Baptist Ministers Conference of DC | , President | , Vicinity | , Rev. Patrick Walker | 12/29/2011, 4:47 p.m.

"Wait til next year..." is the mantra we, in the District of Columbia, hear each year when the hopes of a new season are dashed by the dismal performance of one of our sports teams? Isn't it that perennial phrase, "Wait til next year" that resonates like nails on the chalk board? While this attitude tends to encourage and fill faithful fans with hope for the next season, it may actually serve as a potent parable when reviewing the condition of our City. Persistent promises from politicians, community leaders, and activists cajole citizens to focus on the future. But in reality, we know that yesterday's failures legitimize today's discontent.

The ushering in of a new Mayor and Council Chair, who, celebrated with all the fanfare, pomp and circumstance of a new season and with the theme of "One City," have only ushered us into a season of questionable use of taxpayers dollars and disappointing decisions. Sure, an outstanding Director of Religious Affairs has finally been appointed by the Mayor and he has reestablished the Interfaith Council. However, those are isolated victories after a string of losses. However, true dialogue and mutual engagement with the faith community on issues are lacking severely.

Prior to becoming Mayor, Mr. Gray promised more interaction with the faith community and to establish partnerships between the District's faith community and the city government in the New Year, that is 2011. Yet, here we are on the cusp of 2012 and find ourselves mired by scandals and what appears to be a blatant and continual oversight of the needs of the faith community. I supposed we'll have to "wait 'til next year" again.

The Council of the District of Columbia passed an ethics bill that pacified some, but can be judged as toothless when we consider the need for real ethics reform. We are still lacking the strict and independent enforcement to prevent and weed out the political corruption that is the apparent culture of the District Building. Wal-Mart and other corporate dollars are being funneled to wield influence among council members through the practice of "bundling." It is this bundling that allows entities to bypass campaign contribution limits. Perhaps the new ethics bill will soon do what it was intended to do. Nevertheless, it appears "we'll wait 'til next year."

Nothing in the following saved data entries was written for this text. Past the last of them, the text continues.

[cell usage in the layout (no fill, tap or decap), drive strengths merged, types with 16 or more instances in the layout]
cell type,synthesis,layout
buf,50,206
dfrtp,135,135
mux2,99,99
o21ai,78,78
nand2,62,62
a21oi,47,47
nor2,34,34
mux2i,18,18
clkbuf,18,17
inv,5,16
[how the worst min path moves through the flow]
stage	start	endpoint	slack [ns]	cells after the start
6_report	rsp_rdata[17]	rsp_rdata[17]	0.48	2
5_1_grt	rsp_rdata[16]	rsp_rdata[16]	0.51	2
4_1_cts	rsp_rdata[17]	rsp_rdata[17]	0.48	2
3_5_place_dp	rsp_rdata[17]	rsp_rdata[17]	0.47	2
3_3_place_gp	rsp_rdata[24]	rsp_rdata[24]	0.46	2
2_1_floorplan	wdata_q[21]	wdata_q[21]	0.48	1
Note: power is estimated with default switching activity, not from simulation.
**config.mk**
```make
export PLATFORM = sky130hd
export DESIGN_NAME = lb_scheduler
export DESIGN_NICKNAME = d
export VERILOG_FILES = /design/src/rtl/lb_pkg.sv /design/src/rtl/lb_argmin.sv /design/src/rtl/lb_stream_queue.sv /design/src/rtl/lb_scheduler.sv
export SDC_FILE = /design/constraint.sdc
export NUM_CORES = 2
export LEC_CHECK = 0
export BUFFER_PORTS_ARGS = -buffer_cell sky130_fd_sc_hd__buf_2
export CORE_AREA = 2 2 397 399
export DETAILED_ROUTE_END_ITERATION = 8
export DIE_AREA = 0 0 399 401
export GPL_TIMING_DRIVEN = 1
export PLACE_DENSITY_LB_ADDON = 0.3
export SETUP_SLACK_MARGIN = 0.15
export SYNTH_ARGS = -nofsm -noshare
export SYNTH_HDL_FRONTEND = slang
export SYNTH_SLANG_ARGS = --single-unit
```
**constraint.sdc**
```tcl
create_clock -name aclk -period 17.32 [get_ports aclk]
set_clock_uncertainty 0.15 [all_clocks]
set_input_delay 3.464 -clock aclk [delete_from_list [all_inputs] [get_ports aclk]]
set_output_delay 3.464 -clock aclk [all_outputs]
set_load 0.03 [all_outputs]
```
**src/rtl/lb_pkg.sv**
```systemverilog
// Shared types and defaults for the region load-balancing scheduler.
package lb_pkg;

    localparam int DEF_META_WIDTH     = 98;
    localparam int DEF_OID_WIDTH      = 16;
    localparam int DEF_N_REGIONS      = 4;
    localparam int DEF_LOAD_WIDTH     = 16;
    localparam int DEF_QDEPTH         = 16;
    localparam int DEF_LOAD_THRESHOLD = 8;

    typedef enum logic [1:0] {
        ST_IDLE,
        ST_DECIDE,
        ST_ISSUE,
        ST_PR_WAIT
    } lb_state_e;

    // Width of a region index; never narrower than one bit.
    function automatic int region_idx_w(input int n);
        return (n <= 2) ? 1 : $clog2(n);
    endfunction

endpackage

```
**src/rtl/lb_argmin.sv**
```systemverilog
// Masked minimum-load selector; equal loads resolve to the lowest index.
module lb_argmin #(
    parameter int N  = 4,
    parameter int LW = 16,
    parameter int IW = 2
) (
    input  logic [N-1:0]         mask_i,
    input  logic [N-1:0][LW-1:0] load_i,
    output logic                 valid_o,
    output logic [IW-1:0]        idx_o
);

    logic          found;
    logic [LW-1:0] best;

    always_comb begin
        found = 1'b0;
        best  = '0;
        idx_o = '0;
        // Strict less-than keeps the earliest index on ties.
        for (int i = 0; i < N; i++) begin
            if (mask_i[i] && (!found || load_i[i] < best)) begin
                found = 1'b1;
                best  = load_i[i];
                idx_o = IW'(i);
            end
        end
        valid_o = found;
    end

endmodule

```
**src/rtl/lb_stream_queue.sv**
```systemverilog
// Synchronous stream FIFO; ready is held low through reset and while full.
module lb_stream_queue #(
    parameter int W     = 98,
    parameter int DEPTH = 16
) (
    input  logic         clk_i,
    input  logic         rst_ni,
    input  logic         in_valid_i,
    output logic         in_ready_o,
    input  logic [W-1:0] in_data_i,
    output logic         out_valid_o,
    input  logic         out_ready_i,
    output logic [W-1:0] out_data_o
);

    localparam int AW = $clog2(DEPTH);

    logic [W-1:0] mem [DEPTH];
    logic [AW:0]  wr_q, rd_q;
    logic         rdy_q;
    logic         full, empty, push, pop;

    assign empty       = (wr_q == rd_q);
    assign full        = (wr_q[AW] != rd_q[AW]) && (wr_q[AW-1:0] == rd_q[AW-1:0]);
    assign in_ready_o  = rdy_q && !full;
    assign out_valid_o = !empty;
    assign out_data_o  = mem[rd_q[AW-1:0]];
    assign push        = in_valid_i && in_ready_o;
    assign pop         = out_ready_i && !empty;

    always_ff @(posedge clk_i or negedge rst_ni) begin
        if (!rst_ni) begin
            wr_q  <= '0;
            rd_q  <= '0;
            rdy_q <= 1'b0;
        end else begin
            rdy_q <= 1'b1;
            if (push) wr_q <= wr_q + 1'b1;
            if (pop)  rd_q <= rd_q + 1'b1;
        end
    end

    always_ff @(posedge clk_i) begin
        if (push) mem[wr_q[AW-1:0]] <= in_data_i;
    end

endmodule

```
**src/rtl/lb_scheduler.sv**
```systemverilog
// Routes queued requests to the least-loaded region holding their operator,
// reconfiguring an idle region when no loaded region can take the request.
module lb_scheduler import lb_pkg::*; #(
    parameter int META_WIDTH        = DEF_META_WIDTH,
    parameter int OPERATOR_ID_WIDTH = DEF_OID_WIDTH,
    parameter int N_REGIONS         = DEF_N_REGIONS,
    parameter int LOAD_WIDTH        = DEF_LOAD_WIDTH,
    parameter int QDEPTH            = DEF_QDEPTH,
    parameter int LOAD_THRESHOLD    = DEF_LOAD_THRESHOLD
) (
    input  logic                                      aclk,
    input  logic                                      aresetn,
    input  logic                                      meta_tvalid,
    output logic                                      meta_tready,
    input  logic [META_WIDTH-1:0]                     meta_tdata,
    input  logic [N_REGIONS*OPERATOR_ID_WIDTH-1:0]    region_oid,
    input  logic [N_REGIONS*LOAD_WIDTH-1:0]           region_load,
    output logic                                      route_tvalid,
    input  logic                                      route_tready,
    output logic [META_WIDTH-1:0]                     route_tdata,
    output logic [region_idx_w(N_REGIONS)-1:0]        route_region,
    output logic                                      pr_req,
    output logic [region_idx_w(N_REGIONS)-1:0]        pr_region,
    output logic [OPERATOR_ID_WIDTH-1:0]              pr_oid,
    input  logic                                      pr_done,
    output logic [31:0]                               stat_dispatched,
    output logic [31:0]                               stat_reconfigs
);

    localparam int RW = region_idx_w(N_REGIONS);
    localparam int OW = OPERATOR_ID_WIDTH;
    localparam int LW = LOAD_WIDTH;

    lb_state_e               state_q, state_d;
    logic [META_WIDTH-1:0]   hold_q, hold_d;
    logic [RW-1:0]           route_region_q, route_region_d;
    logic                    pr_req_q, pr_req_d;
    logic [RW-1:0]           pr_region_q, pr_region_d;
    logic [OW-1:0]           pr_oid_q, pr_oid_d;
    logic [31:0]             disp_q, disp_d, reconf_q, reconf_d;

    logic                    fifo_valid;
    logic [META_WIDTH-1:0]   fifo_data;
    logic [OW-1:0]           req_oid;
    logic [N_REGIONS-1:0][OW-1:0] oid_a;
    logic [N_REGIONS-1:0][LW-1:0] load_a;
    logic [N_REGIONS-1:0]    match_mask, idle_mask;
    logic                    match_v, idle_v;
    logic [RW-1:0]           match_idx, idle_idx;

    lb_stream_queue #(.W(META_WIDTH), .DEPTH(QDEPTH)) u_queue (
        .clk_i       (aclk),
        .rst_ni      (aresetn),
        .in_valid_i  (meta_tvalid),
        .in_ready_o  (meta_tready),
        .in_data_i   (meta_tdata),
        .out_valid_o (fifo_valid),
        .out_ready_i (state_q == ST_IDLE),
        .out_data_o  (fifo_data)
    );

    assign req_oid = hold_q[META_WIDTH-1 -: OW];

    always_comb begin
        for (int r = 0; r < N_REGIONS; r++) begin
            oid_a[r]      = region_oid[r*OW +: OW];
            load_a[r]     = region_load[r*LW +: LW];
            match_mask[r] = (oid_a[r] == req_oid) && (load_a[r] < LW'(LOAD_THRESHOLD));
            idle_mask[r]  = (load_a[r] == '0);
        end
    end

    lb_argmin #(.N(N_REGIONS), .LW(LW), .IW(RW)) u_match_sel (
        .mask_i  (match_mask),
        .load_i  (load_a),
        .valid_o (match_v),
        .idx_o   (match_idx)
    );

    // All idle candidates carry load 0, so this reduces to lowest-index pick.
    lb_argmin #(.N(N_REGIONS), .LW(LW), .IW(RW)) u_idle_sel (
        .mask_i  (idle_mask),
        .load_i  (load_a),
        .valid_o (idle_v),
        .idx_o   (idle_idx)
    );

    always_comb begin
        state_d        = state_q;
        hold_d         = hold_q;
        route_region_d = route_region_q;
        pr_req_d       = 1'b0;
        pr_region_d    = pr_region_q;
        pr_oid_d       = pr_oid_q;
        disp_d         = disp_q;
        reconf_d       = reconf_q;
        case (state_q)
            ST_IDLE: begin
                if (fifo_valid) begin
                    hold_d  = fifo_data;
                    state_d = ST_DECIDE;
                end
            end
            ST_DECIDE: begin
                if (match_v) begin
                    route_region_d = match_idx;
                    state_d        = ST_ISSUE;
                end else if (idle_v) begin
                    pr_req_d    = 1'b1;
                    pr_region_d = idle_idx;
                    pr_oid_d    = req_oid;
                    state_d     = ST_PR_WAIT;
                end
            end
            ST_PR_WAIT: begin
                if (pr_done) begin
                    route_region_d = pr_region_q;
                    if (reconf_q != '1) reconf_d = reconf_q + 32'd1;
                    state_d = ST_ISSUE;
                end
            end
            ST_ISSUE: begin
                if (route_tready) begin
                    if (disp_q != '1) disp_d = disp_q + 32'd1;
                    state_d = ST_IDLE;
                end
            end
            default: state_d = ST_IDLE;
        endcase
    end

    always_ff @(posedge aclk or negedge aresetn) begin
        if (!aresetn) begin
            state_q        <= ST_IDLE;
            hold_q         <= '0;
            route_region_q <= '0;
            pr_req_q       <= 1'b0;
            pr_region_q    <= '0;
            pr_oid_q       <= '0;
            disp_q         <= '0;
            reconf_q       <= '0;
        end else begin
            state_q        <= state_d;
            hold_q         <= hold_d;
            route_region_q <= route_region_d;
            pr_req_q       <= pr_req_d;
            pr_region_q    <= pr_region_d;
            pr_oid_q       <= pr_oid_d;
            disp_q         <= disp_d;
            reconf_q       <= reconf_d;
        end
    end

    assign route_tvalid    = (state_q == ST_ISSUE);
    assign route_tdata     = hold_q;
    assign route_region    = route_region_q;
    assign pr_req          = pr_req_q;
    assign pr_region       = pr_region_q;
    assign pr_oid          = pr_oid_q;
    assign stat_dispatched = disp_q;
    assign stat_reconfigs  = reconf_q;

endmodule

```
==> results.py <==
metrics = {
    "run_status": {
        "status": "finished clean",
    },
    "place": {
        "numPortBuffers": 415,
        "place.gp.congestion": 0.890,
        "post-dp-hpwl_um": 90900,
    },
    "critical_path": {
        "crit_buf_inv": 2,
        "setup.worst_path.end_class": "register",
        "slowest_delay_ps": 1100,
        "cpMaxStageDelayCell": "nor4_1",
        "crit_family": "simple AND/OR/NAND/NOR gates",
        "start_kind": "input pin",
        "critPathMaxFanout": 6,
        "required_ps": 17880,
        "crit_type": "in2reg",
        "arrival_ps": 10640,
    },
    "global_routing": {
        "grt_pass1_wl_um": 243000,
        "first_global_vias": 34900,
        "grt_start_max_net_pins": 112,
        "grt_usage_pct": 21.0,
        "antenna_found_initial": 45,
        "grt_overflow_total": 0,
    },
    "clock_tree": {
        "cts_tree": "yes",
        "cts_made_buffers": 179,
        "clk_path_buf_depth": 3,
        "path_clk_slew_ps": 60,
        "cts_setup_buffers": 0,
        "postCtsHoldBufs": 0,
        "cts_resized": 0,
        "clock_sinks": 1764,
        "clk_latency_ps": 820,
        "cts-htree-levels": 4,
        "cts_root_buf": "clkbuf_16",
    },
    "sta": {
        "setup_viol": 0,
        "maxSlewViolCount": 0,
        "worstMarginPinSlew_ps": 1300,
        "fmax_ghz": 0.0992,
        "grt_setup_unrepaired": "no",
        "min_period_over_period_pct": 58.2,
        "fin_tns_setup_ps": 0,
        "hold_ws_ps": 334,
        "finalHoldViolations": 0,
        "finalCriticalPeriod_ps": 10080,
        "slew_headroom_pct": 12.8,
    },
    "pwr": {
        "peakVddDrop_mv": 0.134,
        "power.leakage_uw": 0.0274,
        "power.density_nw_per_um2": 156,
    },
    "yosys": {
        "synthCells": 3143,
        "yosys-top-cells-area": "edfxtp_1, mux4_2, dfrtp_1, mux2_2, ha_1",
        "avgSynthCellArea_um2": 22.2,
        "netlist_area_um2": 69700,
        "ys.flop_type": "edfxtp_1",
        "ys_ff_latch": 1764,
        "synthMostInstantiatedCell": "edfxtp_1",
        "synth_edf_count": 1568,
        "ys_seq_area_share_pct": 74.6,
        "yosysTopAreaCellShare_pct": 67.6,
        "ys.warnings.count": 0,
        "synth-async-reset-ratio_pct": 11.1,
        "yosysTopAreaCell": "edfxtp_1",
        "synth_common_cells": "edfxtp_1, mux4_2, dfrtp_1",
        "synth_cell_types": 66,
    },
    "drt": {
        "drc": 0,
        "final_antenna_net_count": 0,
        "avgRoutedWirePerCell_um": 28.2,
        "drtIter0Drc": 2924,
        "viasPerCell": 5.71,
        "dr.pass1.iters": 5,
        "routed_wl_um": 168000,
        "vias": 34100,
    },
    "cells_and_area": {
        "area_growth_pct": 16.0,
        "nets": 4078,
        "layout-drive-gt1-share_pct": 35.3,
    },
    "die": {
        "std_cell_rows": 145,
        "die_x_um": 399,
        "die_h_um": 401,
        "start_util_pct": 44.8,
        "dieArea_um2": 160000,
        "coreArea_um2": 156000,
        "io_pins": 416,
    },
    "job": {
        "cap_violations": 0,
    },
    "min_path": {
        "worstHoldPathType": "reg2reg",
    },
}
==> kinds of logic after synthesis <==
kind of cell    Yosys count  synth area share, %
compound gates          112                 1.11
xor+xnor                139                 1.75
fa+ha+maj                97                 1.74
buf+inv                 157                0.989
flops                  1764                 74.6
mux                     609                 17.8
other cells               1              0.00538
simple gates            264                 2.03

And, what about the promises of education reform and better schools? Though an unpopular Chancellor is gone, many of her policies remain. The public schools of the District of Columbia continue to be among the most expensive, in costs per student, and yet the graduation rate is still hovering around 73 percent. Our students are some of the brightest and most gifted in the nation and they deserve better leadership from every stakeholder in the community. We owe it to them to expect and accept nothing less than the very best...now.

Here in our beloved city, these major issues take their place amidst the continuing problems of decreasing job opportunities and growing economic disparity. Despite the unprecedented wealth in the District itself and surrounding counties in Maryland and Northern Virginia, we continue to see the great gulf between the rich and poor, as well as, the disappearing middle class. Developers and contractors are bypassing the workers of the District of Columbia. As the chasm widens, there is no bridge in sight to begin the connecting process.

The lack of voting representation in Congress for residents of the United States capital has been a burdening concern since the federal district was founded. Additionally residents are underserved by our elected representative; one who is so out of touch with her constituents, that most would not recognize her standing next them at Eastern Market. That is a far great travesty. Well have to "wait 'til next year," next year.